Task to carry out:
Please return all lines of the data below containing the string "hwrite".

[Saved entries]
Segment Open

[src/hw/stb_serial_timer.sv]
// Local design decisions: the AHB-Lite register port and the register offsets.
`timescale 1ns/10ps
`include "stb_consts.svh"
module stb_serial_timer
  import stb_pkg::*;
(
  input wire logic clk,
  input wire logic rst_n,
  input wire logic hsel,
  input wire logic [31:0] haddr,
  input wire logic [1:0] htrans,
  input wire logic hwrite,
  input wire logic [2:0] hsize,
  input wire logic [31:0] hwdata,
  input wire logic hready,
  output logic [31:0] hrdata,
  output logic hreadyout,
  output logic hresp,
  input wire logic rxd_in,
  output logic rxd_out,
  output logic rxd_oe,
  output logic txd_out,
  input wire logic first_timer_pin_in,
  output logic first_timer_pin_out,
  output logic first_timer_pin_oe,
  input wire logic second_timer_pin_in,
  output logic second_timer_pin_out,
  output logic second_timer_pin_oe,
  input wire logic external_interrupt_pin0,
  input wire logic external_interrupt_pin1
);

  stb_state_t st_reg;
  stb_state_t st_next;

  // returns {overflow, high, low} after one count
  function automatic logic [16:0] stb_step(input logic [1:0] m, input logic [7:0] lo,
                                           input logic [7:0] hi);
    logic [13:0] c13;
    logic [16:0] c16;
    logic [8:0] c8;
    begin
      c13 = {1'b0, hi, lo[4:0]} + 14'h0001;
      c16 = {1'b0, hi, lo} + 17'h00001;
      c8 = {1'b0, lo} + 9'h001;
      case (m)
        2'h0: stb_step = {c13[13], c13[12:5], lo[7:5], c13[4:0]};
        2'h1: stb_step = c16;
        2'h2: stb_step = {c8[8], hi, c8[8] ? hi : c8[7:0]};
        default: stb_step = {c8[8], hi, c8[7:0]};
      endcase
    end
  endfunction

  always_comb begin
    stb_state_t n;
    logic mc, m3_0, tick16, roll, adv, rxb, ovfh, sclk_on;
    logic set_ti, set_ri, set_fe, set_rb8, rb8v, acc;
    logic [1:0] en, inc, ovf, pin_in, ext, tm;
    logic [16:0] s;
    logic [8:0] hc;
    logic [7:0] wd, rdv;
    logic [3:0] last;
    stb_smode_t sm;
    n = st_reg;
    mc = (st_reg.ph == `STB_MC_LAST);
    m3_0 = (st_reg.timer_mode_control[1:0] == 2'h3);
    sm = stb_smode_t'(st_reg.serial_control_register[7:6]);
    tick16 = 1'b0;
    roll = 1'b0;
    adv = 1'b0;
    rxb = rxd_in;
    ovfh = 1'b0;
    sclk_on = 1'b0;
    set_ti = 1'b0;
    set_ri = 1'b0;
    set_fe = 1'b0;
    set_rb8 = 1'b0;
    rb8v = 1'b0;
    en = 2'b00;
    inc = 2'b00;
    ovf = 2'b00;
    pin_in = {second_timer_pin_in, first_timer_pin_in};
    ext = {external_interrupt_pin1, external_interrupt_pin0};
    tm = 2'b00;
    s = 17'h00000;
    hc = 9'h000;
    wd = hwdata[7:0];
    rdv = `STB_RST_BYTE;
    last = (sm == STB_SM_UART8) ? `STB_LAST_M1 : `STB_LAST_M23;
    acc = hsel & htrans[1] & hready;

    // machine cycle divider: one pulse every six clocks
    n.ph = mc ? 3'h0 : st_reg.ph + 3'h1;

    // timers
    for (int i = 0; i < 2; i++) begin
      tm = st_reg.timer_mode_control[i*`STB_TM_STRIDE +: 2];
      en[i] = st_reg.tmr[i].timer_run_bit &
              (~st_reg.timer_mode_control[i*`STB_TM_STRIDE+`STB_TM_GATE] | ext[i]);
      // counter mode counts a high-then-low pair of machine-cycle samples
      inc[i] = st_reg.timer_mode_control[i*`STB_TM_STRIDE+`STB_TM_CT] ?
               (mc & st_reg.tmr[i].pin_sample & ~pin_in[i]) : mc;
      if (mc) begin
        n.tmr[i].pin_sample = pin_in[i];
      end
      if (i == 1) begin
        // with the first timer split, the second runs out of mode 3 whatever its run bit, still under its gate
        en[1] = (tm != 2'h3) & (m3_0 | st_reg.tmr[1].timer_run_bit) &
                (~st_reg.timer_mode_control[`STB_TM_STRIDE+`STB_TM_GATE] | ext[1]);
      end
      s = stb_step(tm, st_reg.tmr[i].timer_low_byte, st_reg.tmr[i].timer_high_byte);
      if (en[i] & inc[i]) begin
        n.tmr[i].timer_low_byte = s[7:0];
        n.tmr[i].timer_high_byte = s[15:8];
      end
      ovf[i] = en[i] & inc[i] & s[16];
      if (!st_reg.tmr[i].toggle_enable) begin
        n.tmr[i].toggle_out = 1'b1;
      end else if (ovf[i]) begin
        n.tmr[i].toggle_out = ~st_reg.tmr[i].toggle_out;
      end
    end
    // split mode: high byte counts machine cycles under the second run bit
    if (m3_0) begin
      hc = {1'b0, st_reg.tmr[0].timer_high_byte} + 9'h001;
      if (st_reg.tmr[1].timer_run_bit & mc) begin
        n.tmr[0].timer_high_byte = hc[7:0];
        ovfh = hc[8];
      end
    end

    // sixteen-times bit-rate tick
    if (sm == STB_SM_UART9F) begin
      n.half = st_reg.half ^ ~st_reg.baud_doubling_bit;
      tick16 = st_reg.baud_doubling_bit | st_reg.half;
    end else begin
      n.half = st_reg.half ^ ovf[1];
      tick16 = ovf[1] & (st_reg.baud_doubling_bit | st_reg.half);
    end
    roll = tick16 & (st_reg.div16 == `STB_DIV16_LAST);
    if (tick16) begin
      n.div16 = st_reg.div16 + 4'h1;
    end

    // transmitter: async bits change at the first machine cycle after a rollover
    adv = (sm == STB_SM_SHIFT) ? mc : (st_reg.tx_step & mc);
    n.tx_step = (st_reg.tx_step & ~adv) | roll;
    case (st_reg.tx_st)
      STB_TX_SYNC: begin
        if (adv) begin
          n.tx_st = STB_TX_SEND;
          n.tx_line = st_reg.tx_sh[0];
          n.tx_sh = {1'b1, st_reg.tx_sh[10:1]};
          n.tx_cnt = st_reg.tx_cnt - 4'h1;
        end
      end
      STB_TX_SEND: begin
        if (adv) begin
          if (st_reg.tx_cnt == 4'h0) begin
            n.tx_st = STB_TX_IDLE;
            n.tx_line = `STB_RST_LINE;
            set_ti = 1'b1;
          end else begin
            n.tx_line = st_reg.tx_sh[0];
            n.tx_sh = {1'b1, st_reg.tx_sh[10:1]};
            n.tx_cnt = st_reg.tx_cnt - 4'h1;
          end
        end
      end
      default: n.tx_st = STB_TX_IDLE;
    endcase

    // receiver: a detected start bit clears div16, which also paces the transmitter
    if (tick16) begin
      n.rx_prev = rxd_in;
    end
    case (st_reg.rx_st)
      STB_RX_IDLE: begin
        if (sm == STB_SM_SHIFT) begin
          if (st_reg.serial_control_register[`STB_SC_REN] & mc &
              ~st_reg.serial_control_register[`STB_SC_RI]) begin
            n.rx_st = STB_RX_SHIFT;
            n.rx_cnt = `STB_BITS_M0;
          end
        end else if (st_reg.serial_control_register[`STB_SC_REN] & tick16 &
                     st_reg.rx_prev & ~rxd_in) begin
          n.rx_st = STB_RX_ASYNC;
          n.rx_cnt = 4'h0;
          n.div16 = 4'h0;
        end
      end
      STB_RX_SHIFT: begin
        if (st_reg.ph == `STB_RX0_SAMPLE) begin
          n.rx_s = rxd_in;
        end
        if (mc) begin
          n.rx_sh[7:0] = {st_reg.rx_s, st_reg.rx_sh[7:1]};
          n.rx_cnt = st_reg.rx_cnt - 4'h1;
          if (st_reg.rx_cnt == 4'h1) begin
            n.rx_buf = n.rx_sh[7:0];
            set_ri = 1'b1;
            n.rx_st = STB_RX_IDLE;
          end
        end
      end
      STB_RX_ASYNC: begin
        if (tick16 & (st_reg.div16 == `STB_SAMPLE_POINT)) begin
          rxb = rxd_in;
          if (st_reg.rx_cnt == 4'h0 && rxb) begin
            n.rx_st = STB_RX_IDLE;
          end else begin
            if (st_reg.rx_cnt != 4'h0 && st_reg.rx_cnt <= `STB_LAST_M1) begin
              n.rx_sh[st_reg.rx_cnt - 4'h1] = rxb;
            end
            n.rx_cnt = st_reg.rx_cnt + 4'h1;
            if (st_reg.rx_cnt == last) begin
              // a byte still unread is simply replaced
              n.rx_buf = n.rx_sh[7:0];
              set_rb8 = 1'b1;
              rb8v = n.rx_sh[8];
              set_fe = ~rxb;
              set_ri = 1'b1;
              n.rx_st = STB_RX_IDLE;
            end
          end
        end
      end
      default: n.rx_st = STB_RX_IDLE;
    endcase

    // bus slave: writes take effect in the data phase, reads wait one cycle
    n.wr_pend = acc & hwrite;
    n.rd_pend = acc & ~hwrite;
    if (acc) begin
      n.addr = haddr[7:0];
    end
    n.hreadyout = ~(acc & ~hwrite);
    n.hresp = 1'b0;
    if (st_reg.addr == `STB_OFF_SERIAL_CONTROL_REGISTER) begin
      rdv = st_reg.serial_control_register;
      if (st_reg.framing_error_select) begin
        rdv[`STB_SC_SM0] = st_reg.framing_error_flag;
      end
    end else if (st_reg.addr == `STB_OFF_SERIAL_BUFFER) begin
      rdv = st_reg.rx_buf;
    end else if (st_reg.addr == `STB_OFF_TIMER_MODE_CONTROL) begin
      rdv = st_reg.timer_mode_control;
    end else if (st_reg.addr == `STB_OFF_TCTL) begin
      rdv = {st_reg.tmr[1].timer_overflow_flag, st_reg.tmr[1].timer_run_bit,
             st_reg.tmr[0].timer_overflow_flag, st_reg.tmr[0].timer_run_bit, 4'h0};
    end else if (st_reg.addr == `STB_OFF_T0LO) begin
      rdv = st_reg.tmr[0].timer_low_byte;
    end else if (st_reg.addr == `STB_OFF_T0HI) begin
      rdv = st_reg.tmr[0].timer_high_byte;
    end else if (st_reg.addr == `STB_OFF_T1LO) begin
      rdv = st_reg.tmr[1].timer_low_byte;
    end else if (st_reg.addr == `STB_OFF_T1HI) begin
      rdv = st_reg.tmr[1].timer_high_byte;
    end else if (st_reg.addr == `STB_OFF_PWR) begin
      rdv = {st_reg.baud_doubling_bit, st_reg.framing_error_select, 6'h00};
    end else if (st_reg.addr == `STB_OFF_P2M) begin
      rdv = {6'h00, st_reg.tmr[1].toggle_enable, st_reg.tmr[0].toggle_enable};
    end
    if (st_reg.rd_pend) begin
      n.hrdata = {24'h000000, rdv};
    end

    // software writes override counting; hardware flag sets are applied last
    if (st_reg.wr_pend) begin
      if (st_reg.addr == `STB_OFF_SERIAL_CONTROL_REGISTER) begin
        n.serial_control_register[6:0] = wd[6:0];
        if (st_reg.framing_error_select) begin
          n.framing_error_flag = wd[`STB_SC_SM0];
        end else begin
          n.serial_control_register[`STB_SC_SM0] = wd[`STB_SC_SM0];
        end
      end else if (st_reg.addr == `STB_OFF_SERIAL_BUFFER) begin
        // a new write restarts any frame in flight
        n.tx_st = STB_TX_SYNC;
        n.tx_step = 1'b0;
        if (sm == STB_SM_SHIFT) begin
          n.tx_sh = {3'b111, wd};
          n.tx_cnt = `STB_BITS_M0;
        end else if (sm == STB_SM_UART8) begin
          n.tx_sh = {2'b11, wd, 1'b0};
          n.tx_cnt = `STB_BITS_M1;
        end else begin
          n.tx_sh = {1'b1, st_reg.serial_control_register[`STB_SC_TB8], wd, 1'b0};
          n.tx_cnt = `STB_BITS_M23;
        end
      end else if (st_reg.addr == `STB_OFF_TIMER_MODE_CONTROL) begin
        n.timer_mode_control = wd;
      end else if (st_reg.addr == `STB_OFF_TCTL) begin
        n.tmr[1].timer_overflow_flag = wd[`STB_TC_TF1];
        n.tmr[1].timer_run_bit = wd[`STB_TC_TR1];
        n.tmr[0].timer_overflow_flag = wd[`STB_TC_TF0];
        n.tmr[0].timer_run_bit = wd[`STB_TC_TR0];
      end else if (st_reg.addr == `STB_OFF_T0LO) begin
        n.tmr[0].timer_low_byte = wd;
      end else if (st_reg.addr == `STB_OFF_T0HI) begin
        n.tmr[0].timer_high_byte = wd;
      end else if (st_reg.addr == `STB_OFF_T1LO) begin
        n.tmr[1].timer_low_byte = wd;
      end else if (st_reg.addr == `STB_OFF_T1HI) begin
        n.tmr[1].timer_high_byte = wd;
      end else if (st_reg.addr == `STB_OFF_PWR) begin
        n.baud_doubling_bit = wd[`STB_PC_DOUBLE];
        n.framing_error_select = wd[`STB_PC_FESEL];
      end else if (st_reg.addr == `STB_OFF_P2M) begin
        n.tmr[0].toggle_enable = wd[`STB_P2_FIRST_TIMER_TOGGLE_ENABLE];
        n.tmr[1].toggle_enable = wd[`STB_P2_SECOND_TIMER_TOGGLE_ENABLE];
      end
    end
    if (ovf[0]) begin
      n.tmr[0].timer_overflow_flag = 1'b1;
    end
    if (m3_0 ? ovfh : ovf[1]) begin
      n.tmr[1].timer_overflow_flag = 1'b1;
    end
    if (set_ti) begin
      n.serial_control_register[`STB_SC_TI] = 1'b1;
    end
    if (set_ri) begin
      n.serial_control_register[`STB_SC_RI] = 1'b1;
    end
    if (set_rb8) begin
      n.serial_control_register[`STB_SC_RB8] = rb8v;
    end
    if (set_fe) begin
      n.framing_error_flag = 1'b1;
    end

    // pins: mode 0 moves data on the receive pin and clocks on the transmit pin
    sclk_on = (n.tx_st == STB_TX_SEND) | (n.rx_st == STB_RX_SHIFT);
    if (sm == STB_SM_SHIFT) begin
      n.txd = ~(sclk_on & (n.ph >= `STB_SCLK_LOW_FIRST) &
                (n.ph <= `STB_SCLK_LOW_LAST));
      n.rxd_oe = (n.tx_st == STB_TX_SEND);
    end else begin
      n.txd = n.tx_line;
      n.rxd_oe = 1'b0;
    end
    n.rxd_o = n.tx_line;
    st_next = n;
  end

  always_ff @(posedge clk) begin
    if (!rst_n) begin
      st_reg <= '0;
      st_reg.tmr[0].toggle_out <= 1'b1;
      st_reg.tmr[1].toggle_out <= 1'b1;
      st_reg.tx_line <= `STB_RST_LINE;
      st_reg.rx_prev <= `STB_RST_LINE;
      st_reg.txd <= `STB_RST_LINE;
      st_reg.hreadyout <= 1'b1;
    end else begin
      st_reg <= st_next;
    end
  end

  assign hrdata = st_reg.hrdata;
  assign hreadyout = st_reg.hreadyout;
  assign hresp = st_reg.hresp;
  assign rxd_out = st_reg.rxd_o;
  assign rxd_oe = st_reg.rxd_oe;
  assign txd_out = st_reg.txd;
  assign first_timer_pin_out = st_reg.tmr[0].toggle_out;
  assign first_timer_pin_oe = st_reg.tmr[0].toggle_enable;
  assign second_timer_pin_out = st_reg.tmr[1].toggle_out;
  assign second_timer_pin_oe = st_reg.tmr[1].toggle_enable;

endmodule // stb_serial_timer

Segment Closed
Segment Open

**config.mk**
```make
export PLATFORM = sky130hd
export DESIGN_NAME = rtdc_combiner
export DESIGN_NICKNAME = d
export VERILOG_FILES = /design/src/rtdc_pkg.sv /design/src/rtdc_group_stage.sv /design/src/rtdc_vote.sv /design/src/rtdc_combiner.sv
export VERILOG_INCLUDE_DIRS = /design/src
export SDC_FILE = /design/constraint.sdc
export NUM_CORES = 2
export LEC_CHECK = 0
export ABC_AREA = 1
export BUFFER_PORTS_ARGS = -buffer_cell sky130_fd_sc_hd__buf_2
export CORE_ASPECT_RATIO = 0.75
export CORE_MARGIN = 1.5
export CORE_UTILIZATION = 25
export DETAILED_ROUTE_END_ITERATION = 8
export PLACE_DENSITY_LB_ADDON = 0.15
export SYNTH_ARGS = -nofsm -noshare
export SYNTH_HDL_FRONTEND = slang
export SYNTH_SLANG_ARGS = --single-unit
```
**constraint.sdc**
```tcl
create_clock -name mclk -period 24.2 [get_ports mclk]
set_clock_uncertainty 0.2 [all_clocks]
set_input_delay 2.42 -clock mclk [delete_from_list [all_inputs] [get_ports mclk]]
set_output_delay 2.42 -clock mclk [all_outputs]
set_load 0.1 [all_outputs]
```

Segment Closed

Written reply:
  input wire logic hwrite,
    n.wr_pend = acc & hwrite;
    n.rd_pend = acc & ~hwrite;
    n.hreadyout = ~(acc & ~hwrite);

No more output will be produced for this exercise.